Americans will never allow Medicare to be gutted

June 3, 2011

The political theater in the United States this week has been all about the “debt ceiling”: Congress voting not to increase it; President Barack Obama and the House Republicans meeting to discuss it; and the Treasury warning that failure to raise it will bring economic apocalypse for the United States and the world.

Elites like to accuse ordinary Americans of a lack of political sophistication, but everyone from Main Street to Wall Street is savvy enough to understand that so far, the fighting over the ceiling is pure Kabuki. As with the budget deal earlier this year, the real negotiating is unlikely to happen until the very last minute.

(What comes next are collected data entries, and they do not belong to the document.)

==> src/pmw_pkg.sv <==
package pmw_pkg;

	// ****************************************
	// Clock rates and timing
	// ****************************************
	localparam int CLK_HZ = 50_000_000;
	localparam int IRC_HZ = 4_000_000;
	localparam int HZ_PER_MHZ = 1_000_000;
	localparam int CLK_MHZ = CLK_HZ / HZ_PER_MHZ;
	localparam int IRC_MHZ = IRC_HZ / HZ_PER_MHZ;
	localparam int USB_CLK_MHZ = 48;
	localparam int CNT_W = 13;
	localparam int IRC_START_US = 60;
	localparam int FLASH_START_US = 100;
	// A least time: the clk count is us times whole MHz, with no rounding up.
	localparam logic [CNT_W-1:0] IRC_START_CYC = CNT_W'(IRC_START_US * CLK_MHZ);
	localparam logic [CNT_W-1:0] FLASH_IRC_CYC = CNT_W'(FLASH_START_US * IRC_MHZ);
	localparam logic [CNT_W-1:0] DS_IRC_WAKE_CYC = 13'h0004;
	localparam logic [CNT_W-1:0] DS_XTAL_WAKE_CYC = 13'h1000;
	localparam logic [CNT_W-1:0] PD_IRC_SETTLE_CYC = 13'h0004;
	localparam logic [CNT_W-1:0] XTAL_CHECK_CYC = 13'h1000;
	localparam logic [CNT_W-1:0] CNT_ONE = 13'h0001;

	// ****************************************
	// Modes, clock output and synchroniser slots
	// ****************************************
	localparam logic [1:0] MODE_SLEEP = 2'h0;
	localparam logic [1:0] MODE_DSLEEP = 2'h1;
	localparam logic [1:0] MODE_PDOWN = 2'h2;
	localparam logic [2:0] CLKOUT_CPU = 3'h0;
	localparam logic [2:0] CLKOUT_IRC = 3'h1;
	localparam logic [2:0] CLKOUT_XTAL = 3'h2;
	localparam logic [2:0] CLKOUT_RTC = 3'h3;
	localparam logic [2:0] CLKOUT_USB = 3'h4;
	localparam int SI_IRC = 0;
	localparam int SI_XTAL = 1;
	localparam int SI_RTC = 2;
	localparam int SI_USB = 3;
	localparam int SI_LOCK = 4;
	localparam int SI_ALARM = 5;
	localparam int SI_RSTPIN = 6;
	localparam int SI_DPD = 7;
	localparam int SI_N = 8;
	localparam int NIRQ = 8;
	localparam int NPER = 4;
	localparam int DIV_W = 2;
	localparam int PDIV_W = 3;
	localparam logic [PDIV_W-1:0] PDIV_ONE = 3'h1;

	typedef enum logic [2:0] {ST_RUN, ST_SLEEP, ST_DSLEEP, ST_PDOWN, ST_PD_START, ST_WAKE, ST_DPD} pmw_state_t;

	typedef struct packed {
		logic core_clk_en;
		logic irc_out_en;
		logic irc_pwr;
		logic xtal_pwr;
		logic main_pll_off;
		logic flash_pwr;
		logic pins_hold;
		logic rtc_osc_run;
		logic core_pwr;
	} pmw_pwr_t;

	typedef struct packed {
		logic cpu_on_xtal;
		logic xtal_ready;
		logic flash_ready;
		logic usb_pll_pwr;
		logic usb_on_usb_pll;
		logic div_clr;
		logic in_low_power;
		logic wake_evt;
	} pmw_stat_t;

endpackage : pmw_pkg

==> src/pmw_ctrl.sv <==
`timescale 1ns/1ns
// Contract
// - USB PLL off and unpowered after reset; USB uses main PLL 48 MHz meanwhile.
// - USB PLL fed only from main oscillator, feeds only the USB block.
// - Clock output selects CPU, RC, crystal, RTC or USB clock.
// - After power-up or power-down wake, run from the 4 MHz RC oscillator.
// - Crystal use held off until checked after reset and power-down wake.
// - Exactly four reduced-power modes: sleep, deep-sleep, power-down, deep power-down.
// - Sleep gates only the core clock; any interrupt resumes.
// - Deep-sleep stops main oscillator and clocks, holds pins, keeps flash power.
// - Deep-sleep gates RC output but keeps it powered; RTC oscillator runs.
// - Deep-sleep entry turns PLL off and clears CPU and USB dividers.
// - Deep-sleep left only by reset or clockless wake interrupts.
// - Deep-sleep wake waits 4 RC cycles or 4096 crystal cycles.
// - Power-down also removes RC oscillator and flash power.
// - Power-down wake allows 60 us RC start then 4 RC cycles.
// - Flash timer counts RC cycles for 100 us, blocking flash until done.
// - Deep power-down entered only from RTC; only RTC and reset pin powered.
// - Deep power-down left only by reset pin or RTC alarm.
// - Interrupt controller hands an enabled, high-priority mask at clock-stopped entry.
// - Wake monitor wakes the CPU on any masked interrupt, without polling.
// - Each peripheral has its own divider and clock gate.
module pmw_ctrl
	import pmw_pkg::*;
(
	input wire logic clk,
	input wire logic rst_n,
	input wire logic wfi_req,
	input wire logic [1:0] mode_sel,
	input wire logic xtal_en,
	input wire logic use_xtal,
	input wire logic usb_pll_en,
	input wire logic [2:0] clkout_sel,
	input wire logic [NIRQ-1:0] irq_pend,
	input wire logic [NIRQ-1:0] irq_wake_mask,
	input wire logic rtc_dpd_req,
	input wire logic rtc_alarm,
	input wire logic ext_reset_n,
	input wire logic irc_clk_in,
	input wire logic xtal_clk_in,
	input wire logic rtc_clk_in,
	input wire logic usb_clk_in,
	input wire logic usb_pll_lock,
	input wire logic [NPER-1:0] per_gate_en,
	input wire logic [NPER-1:0][DIV_W-1:0] per_div_sel,
	output pmw_pwr_t pwr,
	output pmw_stat_t stat,
	output logic clkout,
	output logic [NPER-1:0] per_clk_en
);

	// ****************************************
	// Helpers
	// ****************************************
	function automatic logic clocks_stopped(input pmw_state_t s);
		clocks_stopped = (s == ST_DSLEEP) || (s == ST_PDOWN) || (s == ST_PD_START) || (s == ST_WAKE) || (s == ST_DPD);
	endfunction : clocks_stopped

	function automatic logic [PDIV_W-1:0] div_last(input logic [DIV_W-1:0] sel);
		div_last = PDIV_W'((PDIV_ONE << sel) - PDIV_ONE);
	endfunction : div_last

	// ****************************************
	// Synchronisers for pins and foreign clocks
	// ****************************************
	// Sampling at 50 MHz resolves the crystal only up to about 25 MHz.
	logic [SI_N-1:0] async_in;
	logic [SI_N-1:0] sync1_ff;
	logic [SI_N-1:0] sync2_ff;
	logic [SI_N-1:0] sync3_ff;
	logic [SI_N-1:0] rise;

	assign async_in[SI_IRC] = irc_clk_in;
	assign async_in[SI_XTAL] = xtal_clk_in;
	assign async_in[SI_RTC] = rtc_clk_in;
	assign async_in[SI_USB] = usb_clk_in;
	assign async_in[SI_LOCK] = usb_pll_lock;
	assign async_in[SI_ALARM] = rtc_alarm;
	assign async_in[SI_RSTPIN] = ext_reset_n;
	assign async_in[SI_DPD] = rtc_dpd_req;

	always_ff @(posedge clk or negedge rst_n)
	begin
		if (!rst_n)
		begin
			sync1_ff <= '0;
			sync2_ff <= '0;
			sync3_ff <= '0;
		end
		else
		begin
			sync1_ff <= async_in;
			sync2_ff <= sync1_ff;
			sync3_ff <= sync2_ff;
		end
	end

	assign rise = sync2_ff & ~sync3_ff;

	// ****************************************
	// Mode sequencer
	// ****************************************
	pmw_state_t state_ff;
	pmw_state_t nxt_state;
	logic [CNT_W-1:0] cnt_ff;
	logic [CNT_W-1:0] nxt_cnt;
	logic [NIRQ-1:0] mask_ff;
	logic from_xtal_ff;
	logic cpu_on_xtal_ff;
	logic wake_hit;
	logic irq_any;
	logic wake_tick;
	logic [CNT_W-1:0] wake_last;
	logic dpd_exit;
	logic entering;

	assign wake_hit = |(irq_pend & mask_ff);
	assign irq_any = |irq_pend;
	assign wake_tick = from_xtal_ff ? rise[SI_XTAL] : rise[SI_IRC];
	assign wake_last = from_xtal_ff ? (DS_XTAL_WAKE_CYC - CNT_ONE) : (DS_IRC_WAKE_CYC - CNT_ONE);
	assign dpd_exit = rise[SI_ALARM] | ~sync2_ff[SI_RSTPIN];
	assign entering = (state_ff == ST_RUN) && (nxt_state != ST_RUN);

	always_comb
	begin
		nxt_state = state_ff;
		nxt_cnt = cnt_ff;
		case (state_ff)
			ST_RUN:
			begin
				nxt_cnt = '0;
				if (sync2_ff[SI_DPD])
					nxt_state = ST_DPD;
				else if (wfi_req)
				begin
					case (mode_sel)
						MODE_DSLEEP: nxt_state = ST_DSLEEP;
						MODE_PDOWN: nxt_state = ST_PDOWN;
						default: nxt_state = ST_SLEEP;
					endcase
				end
			end
			ST_SLEEP:
			begin
				if (irq_any)
					nxt_state = ST_RUN;
			end
			ST_DSLEEP:
			begin
				if (wake_hit)
					nxt_state = ST_WAKE;
			end
			ST_PDOWN:
			begin
				if (wake_hit)
					nxt_state = ST_PD_START;
			end
			ST_PD_START:
			begin
				nxt_cnt = CNT_W'(cnt_ff + CNT_ONE);
				if (cnt_ff == IRC_START_CYC - CNT_ONE)
				begin
					nxt_state = ST_WAKE;
					nxt_cnt = '0;
				end
			end
			ST_WAKE:
			begin
				if (wake_tick)
				begin
					nxt_cnt = CNT_W'(cnt_ff + CNT_ONE);
					if (cnt_ff == wake_last)
						nxt_state = ST_RUN;
				end
			end
			ST_DPD:
			begin
				if (dpd_exit)
					nxt_state = ST_RUN;
			end
			default: nxt_state = ST_RUN;
		endcase
	end

	always_ff @(posedge clk or negedge rst_n)
	begin
		if (!rst_n)
		begin
			state_ff <= ST_RUN;
			cnt_ff <= '0;
		end
		else
		begin
			state_ff <= nxt_state;
			cnt_ff <= nxt_cnt;
		end
	end

	// The mask is a snapshot; later priority changes do not reach a sleeping core.
	always_ff @(posedge clk or negedge rst_n)
	begin
		if (!rst_n)
		begin
			mask_ff <= '0;
			from_xtal_ff <= 1'b0;
		end
		else if (entering)
		begin
			mask_ff <= irq_wake_mask;
			from_xtal_ff <= (nxt_state == ST_DSLEEP) && cpu_on_xtal_ff;
		end
	end

	// ****************************************
	// Oscillator, flash and power gating
	// ****************************************
	logic xtal_pwr;
	logic flash_pwr;
	logic [CNT_W-1:0] xtal_cnt_ff;
	logic xtal_ready_ff;
	logic [CNT_W-1:0] flash_cnt_ff;
	logic flash_ready_ff;
	logic div_clr_ff;
	logic wake_evt_ff;
	logic usb_pll_pwr_ff;
	logic usb_on_pll_ff;

	assign xtal_pwr = xtal_en && ((state_ff == ST_RUN) || (state_ff == ST_SLEEP) || (state_ff == ST_WAKE));
	assign flash_pwr = (state_ff != ST_PDOWN) && (state_ff != ST_PD_START) && (state_ff != ST_DPD);

	always_ff @(posedge clk or negedge rst_n)
	begin
		if (!rst_n)
		begin
			xtal_cnt_ff <= '0;
			xtal_ready_ff <= 1'b0;
		end
		else if (!xtal_pwr)
		begin
			xtal_cnt_ff <= '0;
			xtal_ready_ff <= 1'b0;
		end
		else if (!xtal_ready_ff && rise[SI_XTAL])
		begin
			xtal_cnt_ff <= CNT_W'(xtal_cnt_ff + CNT_ONE);
			xtal_ready_ff <= (xtal_cnt_ff == XTAL_CHECK_CYC - CNT_ONE);
		end
	end

	always_ff @(posedge clk or negedge rst_n)
	begin
		if (!rst_n)
		begin
			flash_cnt_ff <= '0;
			flash_ready_ff <= 1'b0;
		end
		else if (!flash_pwr)
		begin
			flash_cnt_ff <= '0;
			flash_ready_ff <= 1'b0;
		end
		else if (!flash_ready_ff && rise[SI_IRC])
		begin
			flash_cnt_ff <= CNT_W'(flash_cnt_ff + CNT_ONE);
			flash_ready_ff <= (flash_cnt_ff == FLASH_IRC_CYC - CNT_ONE);
		end
	end

	// Software must still request the crystal; the gate only refuses an unchecked one.
	always_ff @(posedge clk or negedge rst_n)
	begin
		if (!rst_n)
		begin
			cpu_on_xtal_ff <= 1'b0;
			div_clr_ff <= 1'b0;
			wake_evt_ff <= 1'b0;
			usb_pll_pwr_ff <= 1'b0;
			usb_on_pll_ff <= 1'b0;
		end
		else
		begin
			cpu_on_xtal_ff <= use_xtal && xtal_ready_ff;
			div_clr_ff <= entering && ((nxt_state == ST_DSLEEP) || (nxt_state == ST_PDOWN));
			wake_evt_ff <= (state_ff != ST_RUN) && (nxt_state == ST_RUN);
			usb_pll_pwr_ff <= usb_pll_en && xtal_pwr && !clocks_stopped(state_ff);
			usb_on_pll_ff <= usb_pll_en && xtal_pwr && usb_pll_pwr_ff && sync2_ff[SI_LOCK];
		end
	end

	// ****************************************
	// Outputs
	// ****************************************
	pmw_pwr_t nxt_pwr;
	pmw_pwr_t pwr_ff;

	always_comb
	begin
		nxt_pwr.core_clk_en = (nxt_state == ST_RUN);
		nxt_pwr.irc_out_en = !clocks_stopped(nxt_state) || (nxt_state == ST_WAKE);
		nxt_pwr.irc_pwr = (nxt_state != ST_PDOWN) && (nxt_state != ST_DPD);
		nxt_pwr.xtal_pwr = xtal_en && ((nxt_state == ST_RUN) || (nxt_state == ST_SLEEP) || (nxt_state == ST_WAKE));
		nxt_pwr.main_pll_off = clocks_stopped(nxt_state);
		nxt_pwr.flash_pwr = (nxt_state != ST_PDOWN) && (nxt_state != ST_PD_START) && (nxt_state != ST_DPD);
		nxt_pwr.pins_hold = clocks_stopped(nxt_state);
		nxt_pwr.rtc_osc_run = 1'b1;
		nxt_pwr.core_pwr = (nxt_state != ST_DPD);
	end

	always_ff @(posedge clk or negedge rst_n)
	begin
		if (!rst_n)
			pwr_ff <= '0;
		else
			pwr_ff <= nxt_pwr;
	end

	assign pwr = pwr_ff;
	assign stat.cpu_on_xtal = cpu_on_xtal_ff;
	assign stat.xtal_ready = xtal_ready_ff;
	assign stat.flash_ready = flash_ready_ff;
	assign stat.usb_pll_pwr = usb_pll_pwr_ff;
	assign stat.usb_on_usb_pll = usb_on_pll_ff;
	assign stat.div_clr = div_clr_ff;
	assign stat.in_low_power = !pwr_ff.core_clk_en;
	assign stat.wake_evt = wake_evt_ff;

	// ****************************************
	// Clock output select
	// ****************************************
	logic nxt_clkout;
	logic clkout_ff;
	logic cpu_level;

	assign cpu_level = pwr_ff.core_clk_en && (cpu_on_xtal_ff ? sync2_ff[SI_XTAL] : sync2_ff[SI_IRC]);

	always_comb
	begin
		case (clkout_sel)
			CLKOUT_CPU: nxt_clkout = cpu_level;
			CLKOUT_IRC: nxt_clkout = sync2_ff[SI_IRC] && pwr_ff.irc_out_en;
			CLKOUT_XTAL: nxt_clkout = sync2_ff[SI_XTAL];
			CLKOUT_RTC: nxt_clkout = sync2_ff[SI_RTC];
			CLKOUT_USB: nxt_clkout = sync2_ff[SI_USB];
			default: nxt_clkout = 1'b0;
		endcase
	end

	always_ff @(posedge clk or negedge rst_n)
	begin
		if (!rst_n)
			clkout_ff <= 1'b0;
		else
			clkout_ff <= nxt_clkout;
	end

	assign clkout = clkout_ff;

	// ****************************************
	// Peripheral dividers and gates
	// ****************************************
	genvar gi;
	generate
		for (gi = 0; gi < NPER; gi++)
		begin : g_per
			logic [PDIV_W-1:0] pcnt_ff;
			logic pen_ff;
			logic run;
			logic hit;

			assign run = per_gate_en[gi] && !clocks_stopped(state_ff);
			assign hit = (pcnt_ff >= div_last(per_div_sel[gi]));

			always_ff @(posedge clk or negedge rst_n)
			begin
				if (!rst_n)
				begin
					pcnt_ff <= '0;
					pen_ff <= 1'b0;
				end
				else
				begin
					pcnt_ff <= (!run || hit) ? '0 : PDIV_W'(pcnt_ff + PDIV_ONE);
					pen_ff <= run && hit;
				end
			end

			assign per_clk_en[gi] = pen_ff;
		end
	endgenerate

endmodule : pmw_ctrl

==> config.mk <==
export PLATFORM = sky130hd
export DESIGN_NAME = pmw_ctrl
export DESIGN_NICKNAME = d
export VERILOG_FILES = /design/src/pmw_pkg.sv /design/src/pmw_ctrl.sv
export SDC_FILE = /design/constraint.sdc
export NUM_CORES = 1
export LEC_CHECK = 0
export BUFFER_PORTS_ARGS = -buffer_cell sky130_fd_sc_hd__buf_4
export CAP_MARGIN = 30
export CORE_MARGIN = 1
export CORE_UTILIZATION = 40
export DETAILED_ROUTE_END_ITERATION = 16
export PLACE_DENSITY = 0.63
export SYNTH_ARGS = -nofsm -noshare
export SYNTH_HDL_FRONTEND = slang
export SYNTH_SLANG_ARGS = --single-unit
==> constraint.sdc <==
create_clock -name clk -period 3.2 [get_ports clk]
set_input_delay 0 -clock clk [delete_from_list [all_inputs] [get_ports clk]]
set_output_delay 0 -clock clk [all_outputs]
set_load 0.05 [all_outputs]
==> metrics <==
outcome finished clean; commonest cells after routing, fill and taps aside 102 x dfrtp_1, 74 x buf_4, 61 x nor2_1, 28 x nand2_1, 26 x dlygate4sd3_1; setup_tns 0 ns; Synth Area in Compound Gates 0.09934; first-pass GRT wire length approximately 17000 um; RSZ-0062 raised after global routing no; H-tree Lvls 3; Worst R2R Path Depth 5; Filler cells ~1100; Async SR Flop Fraction 1.000; CP top delay family compound AO/OA/AOI/OAI gates; Max Clk Rate between 300 and 400 MHz; die extent in y 112.8 um; die footprint 12730 um2; Buf+Inv Stages, Crit Path 0; Fin Clk Skew 0.01001 ns; Total Wirelength 10030 um; worst hold path class in -> async; antenna diode count 0; Area Growth Syn to Fin 24.89%; Post-CTS Setup Repair Bufs 0; Slowest Stage Delay on Critical Path around 0.57 ns; Synth Cell Area ~4900 um2; Max-slew headroom 0.2590; width of the die around 110 um; grt total ovfl 0; initial core utilization 0.4090; Mean Syn Cell Area approximately 11 um2; met2 wire length 5012 um; Tmin final 2.652 ns; Placed Area 5544 um2; vias roughly 3600; std cell rows 40; Design Power around 4.2 mW; Mapped Cells ~470; Hold Vio Cnt, Final 0; Clock Sinks just over 100; Top FF cell, synth dfrtp_1; fin nets between 600 and 700; CTS resizes 0; CP arrival approximately 2.9 ns; Synth cell types 61; highest metal used met4; design area approximately 6000 um2; Core Box Area 12010 um2; Setup crit end kind register; drc violations 0; Startpoint Class register; CP max FO 18; Root Driver clkbuf_16; Ys Warns 0; Syn Nets ~540; simple-gate share of the synthesized area 0.1842; vias in the first global route around 3700; Synth Area in XOR/XNOR 0.06597; TritonCTS Buffers 9; Seq/Total Area, Yosys 0.5196; Buffers on Ports a little under 70; GP Congestion approximately 0.9; critical path type reg -> reg; P_leak between 2 and 3 nW; count of state elements after synthesis 102; Overall Global Routing Usage 0.1693; DP HPWL just over 7000 um; Post-synth EDFFs 0; max cap viols 0; largest net degree at the start of global routing between 50 and 60; Routed WL per cell roughly 14 um; register area approximately 2600 um2; Slew Limit Fails 0; Final ANT Viol Nets 0; Worst Max-Slew Pin Slew approximately 1.1 ns; Synth Area in Adders 0.05604; final design utilization 0.5107; mux cell area share after synthesis 0.02674; Boundary Pins between 60 and 70; most common cell after layout, fill and taps aside dfrtp_1; initial antenna violation count 0; Longest Clk Path Bufs 2; drt pass-1 iters 4; Final period util 0.8288; CP Depth 5; Iteration-0 DRC Markers between 200 and 250; worst path cell trace or2_4, or3_4, o31a_4, a211oi_4, mux2_2; worst path required time about 3.4 ns; layout cells sized above 1 0.1993; wl on met1 4634 um; CTS clock-pin slew for the worst setup and hold paths 0.07 ns; Peak VDD IR 298.8 uV; Crit-path slowest cell dfrtp_1; clock tree from TritonCTS yes; P per Cell Area 690.4 nW/um2; multi-input logic area 2127 um2; Clock Latency Late Sink 0.35 ns; Via-to-Cell Ratio about 5.1; final setup vio count 0; metal3 WL 237 um; largest family of logic cells by synthesized area simple AND/OR/NAND/NOR gates
-- where the power goes --
group	total, mW	switching (mW)	internal [mW]
Sequential	1.66	0.180	1.48
Combinational	1.39	0.826	0.569
Clock	1.18	0.487	0.696
Total	4.24	1.49	2.74
-- through the flow --
step                      setup slack [ns]  std cells  hold WS, ns
after floorplan                     0.9360        467      -0.2956
after global placement              0.6628        666       0.1102
after detailed placement            0.6035        667     -0.03370
after CTS                           0.5861        709       0.1140
after global routing                0.4469        709       0.1376
final                               0.5477        709       0.1293
-- cells in the mapped netlist, types with 2 or more instances --
| library cell | number | share of area |
|---|---|---|
| a21oi_1 | 10 | 0.010 |
| nand4_1 | 10 | 0.013 |
| dfrtp_1 | 102 | 0.52 |
| or2_2 | 6 | 0.0076 |
| a2111oi_0 | 5 | 0.0089 |
| nor2_1 | 61 | 0.047 |
| buf_4 | 12 | 0.018 |
| ha_1 | 22 | 0.056 |
| and4_1 | 3 | 0.0053 |
| nand3b_1 | 3 | 0.0046 |
| inv_1 | 25 | 0.019 |
| a21o_1 | 6 | 0.0092 |
| a31oi_1 | 2 | 0.0025 |
| nand4b_1 | 2 | 0.0036 |
| nor4_1 | 5 | 0.0064 |
| nor2b_1 | 3 | 0.0038 |
| nand2_1 | 28 | 0.021 |
| and3_1 | 2 | 0.0025 |
| xnor2_1 | 24 | 0.043 |
| nand4bb_1 | 2 | 0.0046 |
| mux2_2 | 9 | 0.021 |
| or3_1 | 5 | 0.0064 |
| clkbuf_1 | 9 | 0.0069 |
| nor3b_1 | 4 | 0.0061 |
| a211oi_1 | 5 | 0.0076 |
| a22oi_1 | 6 | 0.0092 |
| o21ai_0 | 12 | 0.012 |
| o21bai_1 | 2 | 0.0031 |
| nand2b_1 | 11 | 0.014 |
| xor2_1 | 13 | 0.023 |
| nand3_1 | 13 | 0.013 |
| nor3_1 | 12 | 0.012 |
| mux2i_1 | 3 | 0.0061 |
| and2_1 | 3 | 0.0038 |
-- worst register-to-register path, stage by stage, from the launching register on --
cell and delay [ns]:
dfrtp_1 0.57, or2_4 0.35, or3_4 0.34, o31a_4 0.31, a211oi_4 0.57, mux2_2 0.41
-- cell type report --
cell class / count / share of cell area
well taps: 147 / 0.02998
inverters: 26 / 0.01591
clock inverters: 7 / 0.01713
multi-input cells: 317 / 0.3467
repair buffers: 101 / 0.1375
clock buffers: 9 / 0.03671
flip-flops and latches: 102 / 0.4161
-- state kept, by name, indices dropped and copies added (netlist names), 3 cells and up --
register	cells
cnt_ff	13
xtal_cnt_ff	13
state_ff	3
mask_ff	8
g_per.pcnt_ff	12
pwr	8
sync1_ff	8
g_per.pen_ff	4
sync3_ff	3
flash_cnt_ff	13
sync2_ff	8
-- path summary, 6_finish.rpt --
kind                                   endpoint  slack [ns]      startpoint
min in group clk                g_per[2].pen_ff        0.13  per_div_sel[5]
worst max-delay path                 mask_ff[3]        0.55     state_ff[0]
max in group asynchronous       xtal_cnt_ff[10]        2.44           rst_n
worst min register to register      sync2_ff[1]        0.35     sync1_ff[1]
worst max register to register       mask_ff[3]        0.55     state_ff[0]
worst min-delay path                sync1_ff[7]        0.13           rst_n
-- kinds of logic (layout without fill, tap and decap cells) --
family,Yosys count,after routing
other,1,1
buffers and inverters,48,143
XOR/XNOR,37,37
AO/OA/AOI/OAI,67,67
adder cells (fa/ha/maj),22,22
flip-flops,102,102
AND/OR/NAND/NOR,178,178
multiplexers,12,12
-- per-layer routing --
| layer | track usage | vias to the layer above |
|---|---|---|
| li1 | - | 1778 |
| met1 | 0.2102 | 1756 |
| met2 | 0.2881 | 43 |
| met3 | 0.03803 | 15 |
| met4 | 0.06489 | 0 |
| met5 | 0 | - |
-- timing repair --
action / 4_1_cts / 5_1_grt
endpoints found under the hold margin: 118 / 0
endpoints found under the setup margin: 0 / 0
hold buffers: 26 / 0
No activity file was read; power rests on OpenSTA's default activity.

But everyone also understands that this summer game of brinkmanship matters because it is a proxy war being fought over a very real problem: the growing national debt and deficit. At just under 60 percent of gross domestic product, the U.S. national debt is lower than that of France, Germany and Britain. And the rest of the world still seems delighted to lend the United States money on historically generous terms.

The need to tackle the deficit (although not how to do it) has become a national truth universally acknowledged. What nearly all Americans of all political stripes also understand is that the problem with the budget deficit is health care spending – which is why the most important economic initiative of the Obama administration not directly connected to the financial crisis and its aftermath was health care reform, and why the most important new economic policy proposal from the Republicans is Representative Paul Ryan’s proposal to transform Medicare.

But here is what no one can figure out: what Americans want when it comes to sickness and the state. One of the changes Americans decided to believe in when they elected Obama in 2008 was health care reform, a central plank in his political platform. Yet when he actually acted on his health care pledge, it suddenly seemed as if the issue were anathema to voters.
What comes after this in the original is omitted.